Kendisi mi geçmişten gelmişti, bizi mi geçmişe götürüyordu... Zaman, mekan üstü bir alemdeydik sanki. Bir hadis-i şerif okuyunca kendimizi Medine´de buluyorduk, takva, haya, zikir, fikir diyordu, sahabe efendilerimizden bahis açıyordu, Cenab-ı Allah (cc.) ve evliyasından anlatıyor ve biz sanki Ashab-ı Suffa da, huzurda oluyorduk.
Zaman dediğimiz zaten nedir ki, mekan ruhlarımızı kuşatabilir mi? Zaman ve eşyanın değişiminden hiç etkilenmemiş bir ermişin huzurunda anlamını yitiriyordu tüm bunlar.
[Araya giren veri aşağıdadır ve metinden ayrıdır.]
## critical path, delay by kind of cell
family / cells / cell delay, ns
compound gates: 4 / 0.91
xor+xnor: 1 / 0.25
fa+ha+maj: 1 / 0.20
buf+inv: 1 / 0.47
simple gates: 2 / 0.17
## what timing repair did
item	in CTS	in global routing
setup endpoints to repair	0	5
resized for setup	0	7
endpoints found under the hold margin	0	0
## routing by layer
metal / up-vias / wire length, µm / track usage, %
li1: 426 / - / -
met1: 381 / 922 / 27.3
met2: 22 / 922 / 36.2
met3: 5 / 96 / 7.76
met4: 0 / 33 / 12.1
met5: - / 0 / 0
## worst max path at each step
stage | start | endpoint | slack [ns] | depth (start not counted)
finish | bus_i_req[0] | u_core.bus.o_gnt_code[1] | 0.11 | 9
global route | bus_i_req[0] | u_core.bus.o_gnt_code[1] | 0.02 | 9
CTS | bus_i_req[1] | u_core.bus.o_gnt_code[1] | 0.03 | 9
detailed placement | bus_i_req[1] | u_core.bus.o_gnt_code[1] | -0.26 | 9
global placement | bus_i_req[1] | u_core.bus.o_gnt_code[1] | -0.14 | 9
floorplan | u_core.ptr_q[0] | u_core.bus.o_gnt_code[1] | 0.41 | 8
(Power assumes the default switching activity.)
<file path="config.mk">
export PLATFORM = sky130hd
export DESIGN_NAME = machine_display_scheduler
export DESIGN_NICKNAME = d
export VERILOG_FILES = /design/src/rtl/machine_display_pkg.sv /design/src/rtl/machine_display_scheduler_prescaler.sv /design/src/rtl/machine_display_scheduler.sv
export SDC_FILE = /design/constraint.sdc
export NUM_CORES = 1
export LEC_CHECK = 0
export BUFFER_PORTS_ARGS = -buffer_cell sky130_fd_sc_hd__buf_2
export CORE_AREA = 2 2 67 69
export CTS_BUF_LIST = sky130_fd_sc_hd__clkbuf_8
export CTS_CLUSTER_DIAMETER = 200
export DETAILED_ROUTE_END_ITERATION = 12
export DIE_AREA = 0 0 69 71
export GPL_ROUTABILITY_DRIVEN = 0
export GPL_TIMING_DRIVEN = 0
export PLACE_DENSITY = 0.78
export SYNTH_ARGS = -nofsm -noshare
export SYNTH_HDL_FRONTEND = slang
export SYNTH_SLANG_ARGS = --single-unit
</file>
<file path="constraint.sdc">
create_clock -name system1000 -period 4.1 [get_ports system1000]
set_clock_uncertainty 0.05 [all_clocks]
set_input_delay 0.205 -clock system1000 [delete_from_list [all_inputs] [get_ports system1000]]
set_output_delay 0.205 -clock system1000 [all_outputs]
set_load 0.01 [all_outputs]
</file>
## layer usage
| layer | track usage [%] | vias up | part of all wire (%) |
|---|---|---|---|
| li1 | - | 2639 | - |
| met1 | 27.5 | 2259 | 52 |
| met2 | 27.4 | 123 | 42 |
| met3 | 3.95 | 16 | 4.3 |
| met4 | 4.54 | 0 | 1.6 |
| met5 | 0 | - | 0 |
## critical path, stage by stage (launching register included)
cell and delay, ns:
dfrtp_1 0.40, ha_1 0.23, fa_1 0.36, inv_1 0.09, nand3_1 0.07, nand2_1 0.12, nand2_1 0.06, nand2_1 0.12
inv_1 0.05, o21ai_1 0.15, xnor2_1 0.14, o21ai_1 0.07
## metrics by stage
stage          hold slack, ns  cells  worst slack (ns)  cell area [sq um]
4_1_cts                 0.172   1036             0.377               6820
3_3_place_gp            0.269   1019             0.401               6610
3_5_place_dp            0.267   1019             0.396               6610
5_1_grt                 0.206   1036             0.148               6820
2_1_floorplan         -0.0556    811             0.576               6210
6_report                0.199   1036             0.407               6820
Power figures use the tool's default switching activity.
File: config.mk
export PLATFORM = sky130hd
export DESIGN_NAME = dma_xfer_ctrl
export DESIGN_NICKNAME = d
export VERILOG_FILES = /design/src/rtl/dma_pkg.sv /design/src/rtl/dma_addr_cnt.sv /design/src/rtl/dma_xfer_ctrl.sv
export SDC_FILE = /design/constraint.sdc
export NUM_CORES = 1
export LEC_CHECK = 0
export BUFFER_PORTS_ARGS = -buffer_cell sky130_fd_sc_hd__buf_2
export CORE_MARGIN = 1
export CORE_UTILIZATION = 47
export DETAILED_ROUTE_END_ITERATION = 12
export PLACE_DENSITY = 0.88
export SLEW_MARGIN = 10
export SYNTH_ARGS = -nofsm -noshare
export SYNTH_HDL_FRONTEND = slang
export SYNTH_SLANG_ARGS = --single-unit
export TNS_END_PERCENT = 1
File: constraint.sdc
create_clock -name clk -period 1.43 [get_ports clk]
set_input_delay 0.2145 -clock clk [delete_from_list [all_inputs] [get_ports clk]]
set_output_delay 0.2145 -clock clk [all_outputs]
set_load 0.1 [all_outputs]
Sarhoş olup aşkından, uyansam rüyâdan
Uzaklaşıp gitsem artık, çirkef dünyadan
Yaşadığım tek an, yaşadığım bu anmış
Hayatmış, mematmış, koca bir yalanmış.
Hayalini gönlümde her an taşıyorum
Yaşadığımız o anı her an yaşıyorum
Sensizliği solumak artık yakıyor içimi
Düşümde her gece sana koşuyorum.
Özlüyorum Efendim, lütfetseniz gelseniz
Yine Ankâ Kuşuna değer mi ellerim,
Çorak gönlümüze teveccüh etseniz,
Uzaklara dalıp dalıp, bekliyor gözlerim.
*23 Nisan 2016 tarihli, Kayseri ziyareti sonrası bir kardeşimizin duyguları.Paylaşmak istedik efendim, Allah´a emanet olun.